→ **Work instructions**
Reply with one number, the count of lines below that contain the string "output".

Start of Material provided

<file path="src/rtl/amp_i2c_pkg.sv">
package amp_i2c_pkg;

    // Register pointers whose layout the amplifier decodes
    localparam logic [7:0] REG_MUTE   = 8'h01;
    localparam logic [7:0] REG_SHDN   = 8'h02;
    localparam int         MUTE_L_BIT = 3;
    localparam int         MUTE_R_BIT = 4;
    localparam int         SHDN_BIT   = 0;
    localparam int         SRST_LSB   = 2;

    typedef enum logic [2:0] {
        PH_IDLE,
        PH_ADDR,
        PH_REG,
        PH_WDATA,
        PH_TX
    } phase_e;

    typedef struct packed {
        logic start;
        logic stop;
        logic rise;
        logic fall;
    } bus_ev_t;

    typedef struct packed {
        logic ml;
        logic mr;
        logic sd;
    } amp_cfg_t;

    localparam amp_cfg_t CFG_DEFAULT = '{ml: 1'b1, mr: 1'b1, sd: 1'b0};

    // Strap classification from history flags gathered since START
    function automatic logic [1:0] strap_code(input logic hi, input logic lo,
                                              input logic f_scl, input logic f_sda);
        if (hi && lo && f_sda)      return 2'b11;
        else if (hi && lo && f_scl) return 2'b10;
        else if (hi && !lo)         return 2'b01;
        else                        return 2'b00;
    endfunction

    function automatic logic [7:0] cfg_readback(input logic [7:0] ptr, input amp_cfg_t c);
        logic [7:0] v;
        v = 8'h00;
        if (ptr == REG_MUTE) begin
            v[MUTE_L_BIT] = c.ml;
            v[MUTE_R_BIT] = c.mr;
        end else if (ptr == REG_SHDN) begin
            v[SHDN_BIT] = c.sd;
        end
        return v;
    endfunction

endpackage

</file>
<file path="src/rtl/amp_i2c_sync.sv">
module amp_i2c_sync #(
    parameter int WIDTH  = 3,
    parameter int STAGES = 2,
    parameter logic [WIDTH-1:0] RST_VAL = '1
) (
    input  logic             clk,
    input  logic             rst,
    input  logic [WIDTH-1:0] d_i,
    output logic [WIDTH-1:0] q_o
);

    genvar gi;
    generate
        for (gi = 0; gi < WIDTH; gi++) begin : g_line
            logic [STAGES-1:0] chain;
            always_ff @(posedge clk) begin
                if (rst) chain <= {STAGES{RST_VAL[gi]}};
                else     chain <= {chain[STAGES-2:0], d_i[gi]};
            end
            assign q_o[gi] = chain[STAGES-1];
        end
    endgenerate

endmodule

</file>
<file path="src/rtl/amp_i2c_cond.sv">
module amp_i2c_cond
    import amp_i2c_pkg::*;
(
    input  logic    clk,
    input  logic    rst,
    input  logic    scl,
    input  logic    sda,
    output bus_ev_t ev_o
);

    logic scl_p, sda_p;
    logic start_hi;   // a START happened in the current SCL high pulse
    logic raw_start, raw_stop;

    assign raw_start = scl && scl_p && sda_p && !sda;
    assign raw_stop  = scl && scl_p && !sda_p && sda;

    always_ff @(posedge clk) begin
        if (rst) begin
            scl_p    <= 1'b1;
            sda_p    <= 1'b1;
            start_hi <= 1'b0;
        end else begin
            scl_p <= scl;
            sda_p <= sda;
            if (raw_start)          start_hi <= 1'b1;
            else if (scl_p && !scl) start_hi <= 1'b0;
        end
    end

    always_comb begin
        ev_o.start = raw_start;
        ev_o.stop  = raw_stop && !start_hi;
        ev_o.rise  = scl && !scl_p;
        ev_o.fall  = !scl && scl_p;
    end

    AST_EARLY_STOP: assert property (@(posedge clk) disable iff (rst)
        $past(ev_o.start) |-> !ev_o.stop);

endmodule

</file>
<file path="src/rtl/amp_i2c_strap.sv">
module amp_i2c_strap
    import amp_i2c_pkg::*;
(
    input  logic       clk,
    input  logic       rst,
    input  logic       clear,
    input  logic       scl,
    input  logic       sda,
    input  logic       pin,
    output logic [1:0] code_o
);

    logic saw_hi, saw_lo, eq_scl, eq_sda;

    always_ff @(posedge clk) begin
        if (rst) begin
            saw_hi <= 1'b0;
            saw_lo <= 1'b0;
            eq_scl <= 1'b1;
            eq_sda <= 1'b1;
        end else if (clear) begin
            saw_hi <= pin;
            saw_lo <= !pin;
            eq_scl <= (pin == scl);
            eq_sda <= (pin == sda);
        end else begin
            saw_hi <= saw_hi | pin;
            saw_lo <= saw_lo | !pin;
            eq_scl <= eq_scl & (pin == scl);
            eq_sda <= eq_sda & (pin == sda);
        end
    end

    assign code_o = strap_code(saw_hi, saw_lo, eq_scl, eq_sda);

    AST_STRAP_LOW: assert property (@(posedge clk) disable iff (rst)
        ($past(clear) && !$past(pin)) |-> (code_o != 2'b01));

endmodule

</file>
<file path="src/rtl/amp_i2c_regs.sv">
module amp_i2c_regs
    import amp_i2c_pkg::*;
#(
    parameter int AW = 8
) (
    input  logic          clk,
    input  logic          rst,
    input  logic          wr_en,
    input  logic [AW-1:0] wr_addr,
    input  logic [7:0]    wr_data,
    input  logic [AW-1:0] rd_addr,
    output logic [7:0]    rd_data,
    output amp_cfg_t      cfg_o
);

    localparam int SRST_W = 8 - SRST_LSB;

    logic soft_rst;
    assign soft_rst = (&wr_data[7:SRST_LSB]);

    always_ff @(posedge clk) begin
        if (rst) begin
            cfg_o <= CFG_DEFAULT;
        end else if (wr_en) begin
            if (wr_addr == AW'(REG_MUTE)) begin
                cfg_o.ml <= wr_data[MUTE_L_BIT];
                cfg_o.mr <= wr_data[MUTE_R_BIT];
            end else if (wr_addr == AW'(REG_SHDN)) begin
                if (soft_rst) cfg_o <= CFG_DEFAULT;
                else          cfg_o.sd <= wr_data[SHDN_BIT];
            end
        end
    end

    assign rd_data = cfg_readback(8'(rd_addr), cfg_o);

    AST_RST_DEFAULT: assert property (@(posedge clk) disable iff (rst)
        $past(rst) |-> (cfg_o.ml && cfg_o.mr && !cfg_o.sd));

    AST_SOFT_RESET: assert property (@(posedge clk) disable iff (rst)
        (wr_en && wr_addr == AW'(REG_SHDN) && wr_data[7:SRST_LSB] == {SRST_W{1'b1}})
        |=> (cfg_o.ml && cfg_o.mr && !cfg_o.sd));

    AST_UNMAPPED_KEEP: assert property (@(posedge clk) disable iff (rst)
        (wr_en && wr_addr != AW'(REG_MUTE) && wr_addr != AW'(REG_SHDN))
        |=> $stable(cfg_o));

endmodule

</file>
<file path="src/rtl/amp_i2c_ctl.sv">
module amp_i2c_ctl
    import amp_i2c_pkg::*;
#(
    parameter logic [4:0] DEV_HI      = 5'b10011,
    parameter int         SYNC_STAGES = 2
) (
    input  logic clk,
    input  logic rst,
    input  logic scl_i,
    input  logic sda_i,
    input  logic addr_pin_i,
    output logic sda_oe_o,
    output logic mute_l_o,
    output logic mute_r_o,
    output logic shdn_o
);

    localparam int BITS   = 8;
    localparam int CNT_W  = $clog2(BITS + 1);
    localparam int PTR_W  = 8;

    logic [2:0]       sync_q;
    logic             scl_s, sda_s, pin_s;
    bus_ev_t          ev;
    logic [1:0]       strap;
    amp_cfg_t         cfg;

    phase_e           phase;
    logic [CNT_W-1:0] cnt;
    logic             in_ack;
    logic             ack_drv;
    logic             rw;
    logic             mack;
    logic [7:0]       sh;
    logic [7:0]       tx;
    logic [PTR_W-1:0] ptr;
    logic [7:0]       rd_data;
    logic             hit;
    logic             byte_end;
    logic             ack_end;
    logic             wr_en;

    amp_i2c_sync #(.WIDTH(3), .STAGES(SYNC_STAGES), .RST_VAL(3'b011)) u_sync (
        .clk (clk),
        .rst (rst),
        .d_i ({addr_pin_i, scl_i, sda_i}),
        .q_o (sync_q)
    );
    assign {pin_s, scl_s, sda_s} = sync_q;

    amp_i2c_cond u_cond (
        .clk  (clk),
        .rst  (rst),
        .scl  (scl_s),
        .sda  (sda_s),
        .ev_o (ev)
    );

    amp_i2c_strap u_strap (
        .clk    (clk),
        .rst    (rst),
        .clear  (ev.start),
        .scl    (scl_s),
        .sda    (sda_s),
        .pin    (pin_s),
        .code_o (strap)
    );

    amp_i2c_regs #(.AW(PTR_W)) u_regs (
        .clk     (clk),
        .rst     (rst),
        .wr_en   (wr_en),
        .wr_addr (ptr),
        .wr_data (sh),
        .rd_addr (ptr),
        .rd_data (rd_data),
        .cfg_o   (cfg)
    );

    assign hit      = (sh[7:1] == {DEV_HI, strap});
    assign byte_end = ev.fall && !in_ack && (cnt == CNT_W'(BITS)) && (phase != PH_IDLE);
    assign ack_end  = ev.fall && in_ack && (phase != PH_IDLE);
    assign wr_en    = byte_end && (phase == PH_WDATA);

    always_ff @(posedge clk) begin
        if (rst) begin
            phase   <= PH_IDLE;
            cnt     <= '0;
            in_ack  <= 1'b0;
            ack_drv <= 1'b0;
            rw      <= 1'b0;
            mack    <= 1'b0;
            sh      <= '0;
            tx      <= '1;
            ptr     <= '0;
        end else if (ev.start) begin
            phase   <= PH_ADDR;
            cnt     <= '0;
            in_ack  <= 1'b0;
            ack_drv <= 1'b0;
        end else if (ev.stop) begin
            phase   <= PH_IDLE;
            cnt     <= '0;
            in_ack  <= 1'b0;
            ack_drv <= 1'b0;
        end else if (phase != PH_IDLE) begin
            if (ev.rise && !in_ack && cnt < CNT_W'(BITS)) begin
                sh  <= {sh[6:0], sda_s};
                cnt <= cnt + 1'b1;
            end
            if (ev.rise && in_ack && phase == PH_TX) begin
                mack <= !sda_s;
            end
            if (byte_end) begin
                in_ack <= 1'b1;
                unique case (phase)
                    PH_ADDR: begin
                        if (hit) begin
                            ack_drv <= 1'b1;
                            rw      <= sh[0];
                        end else begin
                            phase  <= PH_IDLE;
                            in_ack <= 1'b0;
                            cnt    <= '0;
                        end
                    end
                    PH_REG: begin
                        ack_drv <= 1'b1;
                        ptr     <= sh;
                    end
                    PH_WDATA: begin
                        ack_drv <= 1'b1;
                        ptr     <= ptr + 1'b1;
                    end
                    PH_TX: begin
                        ptr <= ptr + 1'b1;
                    end
                    default: ;
                endcase
            end else if (ack_end) begin
                in_ack  <= 1'b0;
                ack_drv <= 1'b0;
                cnt     <= '0;
                unique case (phase)
                    PH_ADDR: begin
                        if (rw) begin
                            phase <= PH_TX;
                            tx    <= rd_data;
                        end else begin
                            phase <= PH_REG;
                        end
                    end
                    PH_REG:   phase <= PH_WDATA;
                    PH_WDATA: phase <= PH_WDATA;
                    PH_TX: begin
                        if (mack) tx    <= rd_data;
                        else      phase <= PH_IDLE;
                    end
                    default: ;
                endcase
            end else if (ev.fall && phase == PH_TX && !in_ack && cnt != '0) begin
                tx <= {tx[6:0], 1'b1};
            end
        end
    end

    assign sda_oe_o = ack_drv || (phase == PH_TX && !in_ack && !tx[7]);
    assign mute_l_o = cfg.ml;
    assign mute_r_o = cfg.mr;
    assign shdn_o   = cfg.sd;

    AST_STOP_IDLE: assert property (@(posedge clk) disable iff (rst)
        ev.stop |=> (phase == PH_IDLE && !sda_oe_o));

    AST_DRIVE_SCL_LOW: assert property (@(posedge clk) disable iff (rst)
        $rose(sda_oe_o) |-> !scl_s);

    AST_ADDR_MISS: assert property (@(posedge clk) disable iff (rst)
        (byte_end && phase == PH_ADDR && !hit) |=> (phase == PH_IDLE && !sda_oe_o));

    AST_NACK_RELEASE: assert property (@(posedge clk) disable iff (rst)
        (ack_end && phase == PH_TX && !mack) |=> !sda_oe_o);

    AST_CNT_RANGE: assert property (@(posedge clk) disable iff (rst)
        cnt <= CNT_W'(BITS));

endmodule

</file>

End of Material provided

→ **Answer to this problem**
9